#### [Exercise details]
Each line of the data below from the one holding "export DETAILED_ROUTE_END_ITERATION = 10" to the one holding "among NUM_REQ requesters.", inclusive, is to be reproduced exactly; no other line belongs in the answer.

#### [Records for the task]
===== config.mk =====
export PLATFORM = sky130hd
export DESIGN_NAME = color_fsm_sequencer
export DESIGN_NICKNAME = d
export VERILOG_FILES = /design/src/rtl/color_fsm_sequencer.sv
export SDC_FILE = /design/constraint.sdc
export NUM_CORES = 1
export LEC_CHECK = 0
export CAP_MARGIN = 20
export CORE_UTILIZATION = 55
export CTS_BUF_LIST = sky130_fd_sc_hd__clkbuf_8
export DETAILED_ROUTE_END_ITERATION = 10
export PLACE_DENSITY_LB_ADDON = 0.05
export SETUP_SLACK_MARGIN = 0.1
export SLEW_MARGIN = 20
export SYNTH_ARGS = -nofsm -noshare
export SYNTH_HDL_FRONTEND = slang
export SYNTH_SLANG_ARGS = --single-unit

===== constraint.sdc =====
create_clock -name clk -period 4.9 [get_ports clk]
set_clock_uncertainty 0.15 [all_clocks]
set_input_delay 0.98 -clock clk [delete_from_list [all_inputs] [get_ports clk]]
set_output_delay 0.98 -clock clk [all_outputs]
set_load 0.03 [all_outputs]

===== src/rtl/color_fsm_sequencer.sv =====
// color_fsm_sequencer
//   Shares a single two-state Blue/Red colour FSM among NUM_REQ requesters.
//   A requester is granted in round-robin order and its target colour is
//   latched. The sequencer then issues at most one TOGGLE command to the
//   colour FSM and watches the FSM output until the target appears. It then
//   pulses a one-hot ack, flagged as an error on timeout or when the FSM
//   output encoding is illegal.
//
// Ports
//   clk          clock, all state updates on posedge
//   rst          asynchronous, active-high reset
//   req_valid    per-requester request, held until the matching ack
//   req_color    per-requester target colour (0 = Blue, 1 = Red)
//   req_ack      one-hot, one-cycle completion pulse
//   req_err      qualifies req_ack: timeout or illegal FSM encoding
//   grant_id     index of the requester currently being served
//   busy         high whenever the sequencer is not idle
//   fsm_in       command to the colour FSM (2'h1 = TOGGLE, 2'h3 = NOP)
//   fsm_out      colour FSM output (2'h1 = Blue, 2'h2 = Red, others illegal)
//   toggle_cnt   saturating count of TOGGLE commands issued
//
// All outputs are decoded from registered state only.

module color_fsm_sequencer #(
    parameter int unsigned NUM_REQ = 4,
    parameter int unsigned TIMEOUT = 8,
    parameter int unsigned IDW     = 2
) (
    input  logic               clk,
    input  logic               rst,
    input  logic [NUM_REQ-1:0] req_valid,
    input  logic [NUM_REQ-1:0] req_color,
    output logic [NUM_REQ-1:0] req_ack,
    output logic               req_err,
    output logic [IDW-1:0]     grant_id,
    output logic               busy,
    output logic [1:0]         fsm_in,
    input  logic [1:0]         fsm_out,
    output logic [15:0]        toggle_cnt
);

    localparam int unsigned SELW = $clog2(NUM_REQ);
    localparam int unsigned TW   = $clog2(TIMEOUT);

    localparam logic [2:0] ST_IDLE  = 3'd0;
    localparam logic [2:0] ST_CHECK = 3'd1;
    localparam logic [2:0] ST_ISSUE = 3'd2;
    localparam logic [2:0] ST_WAIT  = 3'd3;
    localparam logic [2:0] ST_ACK   = 3'd4;

    localparam logic [1:0] CMD_TOGGLE = 2'h1;
    localparam logic [1:0] CMD_NOP    = 2'h3;
    localparam logic [1:0] COL_BLUE   = 2'h1;
    localparam logic [1:0] COL_RED    = 2'h2;

    logic [2:0]      state_q,      state_d;
    logic [SELW-1:0] grant_q,      grant_d;
    logic            target_q,     target_d;
    logic            err_q,        err_d;
    logic [SELW-1:0] rr_q,         rr_d;
    logic [TW-1:0]   timer_q,      timer_d;
    logic [15:0]     toggle_cnt_q, toggle_cnt_d;

    logic            pick_found;
    logic [SELW-1:0] pick_idx;
    logic [31:0]     cand;
    logic            fsm_legal;
    logic            fsm_match;

    // Round-robin pick: first pending requester at or after rr_q, wrapping.
    always_comb begin
        pick_found = 1'b0;
        pick_idx   = '0;
        cand       = '0;
        for (int unsigned k = 0; k < NUM_REQ; k++) begin
            cand = 32'(rr_q) + k;
            if (cand >= NUM_REQ) begin
                cand = cand - NUM_REQ;
            end
            if (!pick_found && req_valid[SELW'(cand)]) begin
                pick_found = 1'b1;
                pick_idx   = SELW'(cand);
            end
        end
    end

    // The latched target is always a legal encoding, so an illegal fsm_out
    // never matches and simply runs into the timeout while waiting.
    always_comb begin
        fsm_legal = (fsm_out == COL_BLUE) || (fsm_out == COL_RED);
        fsm_match = target_q ? (fsm_out == COL_RED) : (fsm_out == COL_BLUE);
    end

    always_comb begin
        state_d      = state_q;
        grant_d      = grant_q;
        target_d     = target_q;
        err_d        = err_q;
        rr_d         = rr_q;
        timer_d      = timer_q;
        toggle_cnt_d = toggle_cnt_q;

        case (state_q)
            ST_IDLE: begin
                if (pick_found) begin
                    grant_d  = pick_idx;
                    target_d = req_color[pick_idx];
                    state_d  = ST_CHECK;
                end
            end
            ST_CHECK: begin
                if (!fsm_legal) begin
                    err_d   = 1'b1;
                    state_d = ST_ACK;
                end else if (fsm_match) begin
                    err_d   = 1'b0;
                    state_d = ST_ACK;
                end else begin
                    state_d = ST_ISSUE;
                end
            end
            ST_ISSUE: begin
                if (toggle_cnt_q != 16'hFFFF) begin
                    toggle_cnt_d = toggle_cnt_q + 16'd1;
                end
                timer_d = '0;
                state_d = ST_WAIT;
            end
            ST_WAIT: begin
                if (fsm_match) begin
                    err_d   = 1'b0;
                    state_d = ST_ACK;
                end else if (32'(timer_q) == TIMEOUT - 1) begin
                    err_d   = 1'b1;
                    state_d = ST_ACK;
                end else begin
                    timer_d = timer_q + TW'(1);
                end
            end
            ST_ACK: begin
                if (32'(grant_q) == NUM_REQ - 1) begin
                    rr_d = '0;
                end else begin
                    rr_d = grant_q + SELW'(1);
                end
                state_d = ST_IDLE;
            end
            default: begin
                state_d = ST_IDLE;
            end
        endcase
    end

    always_ff @(posedge clk or posedge rst) begin
        if (rst) begin
            state_q      <= ST_IDLE;
            grant_q      <= '0;
            target_q     <= 1'b0;
            err_q        <= 1'b0;
            rr_q         <= '0;
            timer_q      <= '0;
            toggle_cnt_q <= '0;
        end else begin
            state_q      <= state_d;
            grant_q      <= grant_d;
            target_q     <= target_d;
            err_q        <= err_d;
            rr_q         <= rr_d;
            timer_q      <= timer_d;
            toggle_cnt_q <= toggle_cnt_d;
        end
    end

    always_comb begin
        req_ack = '0;
        if (state_q == ST_ACK) begin
            req_ack[grant_q] = 1'b1;
        end
    end

    assign req_err    = (state_q == ST_ACK) && err_q;
    assign grant_id   = IDW'(grant_q);
    assign busy       = (state_q != ST_IDLE);
    assign fsm_in     = (state_q == ST_ISSUE) ? CMD_TOGGLE : CMD_NOP;
    assign toggle_cnt = toggle_cnt_q;

endmodule

After elaboration in Yosys (flattened, before gate mapping):

Index checks and enable logic that the tools add are counted.

* register bits after elaboration: 28
* input bits: 12
* output and inout bits: 26
* word-level logic and storage cells: 102

* add/sub/neg operators: 10
* $lt $le $gt $ge: 11
* equal/unequal tests: 14
* multiplexer cells: 42
* reductions and logical operators: 18

Operators with widths (number)
* 3-bit two-way mux: 7
* 2-bit two-way mux: 10
* 2-bit by 3-bit less-than comparator with 1-bit output, second input constant: 6
* 16-bit by 1-bit adder with 16-bit output, second input constant: 1
* 16-bit != test, second input constant: 1
* 1-bit two-way mux: 15
* 3-bit one-hot mux with 4 select lines: 1
* 1-bit binary-select mux with 2-bit select: 5
* 3-bit >= comparator, second input constant: 3
* 2-bit by 1-bit subtractor with 2-bit output, second input constant: 4
* 2-bit by 2-bit adder with 3-bit output, second input constant: 2
* 3-bit by 2-bit equality test with 1-bit output, second input constant: 2
* 3-bit equality test, second input constant: 2
* 2-bit != test, second input constant: 3
* 3-bit != test, second input constant: 2
* 3-bit one-hot mux with 2 select lines: 1
* 2-bit AND reduction: 3
* 3-bit AND reduction: 2
* 1-bit logical AND: 5
* 2-bit equality test, second input constant: 2
* 4-bit two-way mux: 1
* 2-bit nonzero test: 2
* 2-bit by 1-bit adder with 3-bit output, second input constant: 1
* 3-bit by 1-bit adder with 3-bit output, second input constant: 1
* other kinds (11): 13

Longest topological paths before layout:

* word-level depth: 16
* mapped depth: 6
* depth with buffers taken out: 6

Worst setup path after synthesis:

OpenSTA, ideal clock, no wires.

* path kind: reg2out
* start point: register state_q[1]
* end point: output req_ack[0]
* arrival: 1302 ps
* required time: 3770 ps
* slack: 2468 ps
* cell stages (with the launch flop): 4
* cell sequence: dfrtp_1 -> buf_6 -> nor3b_1 -> and2_1

* cells in the longest elaborated chain, start to end: 2

Ends and longest elaborated chain
* from (decl): line 56 `logic [2:0] state_q, state_d;`
* from (signal assigned): line 164 `state_q <= state_d;`
* 3-bit equality test: line 176 `if (state_q == ST_ACK) begin`
* 4-bit two-way mux: line 176
* to (decl): line 33 `output logic [NUM_REQ-1:0] req_ack,`

No other way between the ends.

Final worst setup path:

Ends and elaborated chain as after synthesis.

#### [Reply]
export DETAILED_ROUTE_END_ITERATION = 10
export PLACE_DENSITY_LB_ADDON = 0.05
export SETUP_SLACK_MARGIN = 0.1
export SLEW_MARGIN = 20
export SYNTH_ARGS = -nofsm -noshare
export SYNTH_HDL_FRONTEND = slang
export SYNTH_SLANG_ARGS = --single-unit

===== constraint.sdc =====
create_clock -name clk -period 4.9 [get_ports clk]
set_clock_uncertainty 0.15 [all_clocks]
set_input_delay 0.98 -clock clk [delete_from_list [all_inputs] [get_ports clk]]
set_output_delay 0.98 -clock clk [all_outputs]
set_load 0.03 [all_outputs]

===== src/rtl/color_fsm_sequencer.sv =====
// color_fsm_sequencer
//   Shares a single two-state Blue/Red colour FSM among NUM_REQ requesters.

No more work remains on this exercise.